● ASSIGNED TASK: Report back every line of the entries that contains "registered", exactly as written.

Stored dataset items
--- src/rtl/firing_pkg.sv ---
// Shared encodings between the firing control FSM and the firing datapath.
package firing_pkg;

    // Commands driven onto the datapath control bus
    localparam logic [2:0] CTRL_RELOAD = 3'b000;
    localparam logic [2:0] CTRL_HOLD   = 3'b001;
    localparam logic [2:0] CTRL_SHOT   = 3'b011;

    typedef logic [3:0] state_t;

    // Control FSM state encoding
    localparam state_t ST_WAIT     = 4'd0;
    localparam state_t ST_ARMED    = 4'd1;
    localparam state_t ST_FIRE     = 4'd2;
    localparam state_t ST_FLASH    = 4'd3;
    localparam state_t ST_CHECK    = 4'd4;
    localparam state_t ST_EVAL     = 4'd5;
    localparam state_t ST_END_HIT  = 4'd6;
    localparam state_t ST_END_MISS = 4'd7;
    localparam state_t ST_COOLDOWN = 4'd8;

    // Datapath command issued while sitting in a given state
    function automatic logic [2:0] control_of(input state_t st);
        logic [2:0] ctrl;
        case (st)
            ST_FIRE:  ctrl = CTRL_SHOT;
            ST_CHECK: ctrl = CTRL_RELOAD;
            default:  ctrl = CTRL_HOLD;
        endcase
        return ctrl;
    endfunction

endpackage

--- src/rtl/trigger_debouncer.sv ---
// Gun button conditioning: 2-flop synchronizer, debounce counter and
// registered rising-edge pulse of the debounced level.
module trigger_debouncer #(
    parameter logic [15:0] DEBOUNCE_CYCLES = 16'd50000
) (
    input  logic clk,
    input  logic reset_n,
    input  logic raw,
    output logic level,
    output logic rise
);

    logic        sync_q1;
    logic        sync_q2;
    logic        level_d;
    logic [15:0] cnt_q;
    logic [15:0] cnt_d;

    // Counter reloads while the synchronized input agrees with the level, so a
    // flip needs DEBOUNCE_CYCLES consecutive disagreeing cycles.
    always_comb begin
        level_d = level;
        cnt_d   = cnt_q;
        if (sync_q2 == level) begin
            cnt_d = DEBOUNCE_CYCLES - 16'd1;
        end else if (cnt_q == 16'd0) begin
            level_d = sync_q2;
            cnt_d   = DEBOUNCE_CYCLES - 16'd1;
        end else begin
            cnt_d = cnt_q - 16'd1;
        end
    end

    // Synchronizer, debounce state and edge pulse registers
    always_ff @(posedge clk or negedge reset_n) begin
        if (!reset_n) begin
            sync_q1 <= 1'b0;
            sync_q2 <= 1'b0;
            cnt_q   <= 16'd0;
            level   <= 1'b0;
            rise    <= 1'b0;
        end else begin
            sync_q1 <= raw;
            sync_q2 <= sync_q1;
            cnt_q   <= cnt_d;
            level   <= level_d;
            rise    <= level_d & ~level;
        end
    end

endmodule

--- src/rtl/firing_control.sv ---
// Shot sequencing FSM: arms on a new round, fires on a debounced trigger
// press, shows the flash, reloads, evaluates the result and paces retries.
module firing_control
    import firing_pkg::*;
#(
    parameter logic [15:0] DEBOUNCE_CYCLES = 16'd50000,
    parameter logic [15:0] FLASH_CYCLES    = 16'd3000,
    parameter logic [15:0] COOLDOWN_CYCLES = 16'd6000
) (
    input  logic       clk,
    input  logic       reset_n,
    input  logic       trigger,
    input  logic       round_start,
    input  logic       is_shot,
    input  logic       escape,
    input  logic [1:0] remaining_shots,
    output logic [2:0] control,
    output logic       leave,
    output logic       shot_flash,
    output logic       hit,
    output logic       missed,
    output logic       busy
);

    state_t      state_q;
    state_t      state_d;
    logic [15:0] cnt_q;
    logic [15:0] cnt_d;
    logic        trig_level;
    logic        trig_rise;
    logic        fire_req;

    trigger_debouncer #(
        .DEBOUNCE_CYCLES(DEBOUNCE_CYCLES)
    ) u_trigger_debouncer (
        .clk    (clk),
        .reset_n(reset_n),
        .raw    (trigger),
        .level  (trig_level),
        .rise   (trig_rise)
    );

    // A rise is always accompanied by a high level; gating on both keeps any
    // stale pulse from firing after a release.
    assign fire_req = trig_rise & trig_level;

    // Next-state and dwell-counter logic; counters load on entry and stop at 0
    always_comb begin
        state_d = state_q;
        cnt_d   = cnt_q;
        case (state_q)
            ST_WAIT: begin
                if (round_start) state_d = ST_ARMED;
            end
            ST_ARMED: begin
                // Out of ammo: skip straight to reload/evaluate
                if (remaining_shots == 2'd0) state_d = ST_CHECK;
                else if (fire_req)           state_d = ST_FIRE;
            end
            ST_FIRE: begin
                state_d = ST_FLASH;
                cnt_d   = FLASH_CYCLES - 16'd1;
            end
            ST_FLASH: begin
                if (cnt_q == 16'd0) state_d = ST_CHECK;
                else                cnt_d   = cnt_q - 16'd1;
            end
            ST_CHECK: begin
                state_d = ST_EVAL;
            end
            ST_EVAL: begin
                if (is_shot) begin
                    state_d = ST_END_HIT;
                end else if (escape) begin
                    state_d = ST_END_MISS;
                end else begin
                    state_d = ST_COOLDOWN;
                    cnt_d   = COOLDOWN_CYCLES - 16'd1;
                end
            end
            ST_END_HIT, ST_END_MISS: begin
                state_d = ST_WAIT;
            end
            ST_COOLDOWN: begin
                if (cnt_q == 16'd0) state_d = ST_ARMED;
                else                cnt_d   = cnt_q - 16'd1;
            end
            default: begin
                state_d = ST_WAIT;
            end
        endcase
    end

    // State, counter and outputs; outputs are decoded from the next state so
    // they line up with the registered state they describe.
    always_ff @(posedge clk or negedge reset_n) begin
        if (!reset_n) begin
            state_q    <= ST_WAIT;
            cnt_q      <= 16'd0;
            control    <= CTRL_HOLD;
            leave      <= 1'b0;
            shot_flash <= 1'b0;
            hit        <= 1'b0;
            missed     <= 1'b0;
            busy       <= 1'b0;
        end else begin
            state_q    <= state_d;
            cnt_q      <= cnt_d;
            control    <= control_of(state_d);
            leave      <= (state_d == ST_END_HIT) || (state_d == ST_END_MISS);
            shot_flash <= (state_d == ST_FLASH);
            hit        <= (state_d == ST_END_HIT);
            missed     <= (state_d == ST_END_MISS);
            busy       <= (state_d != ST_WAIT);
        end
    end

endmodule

● RESPONSE AREA:
// registered rising-edge pulse of the debounced level.
    // they line up with the registered state they describe.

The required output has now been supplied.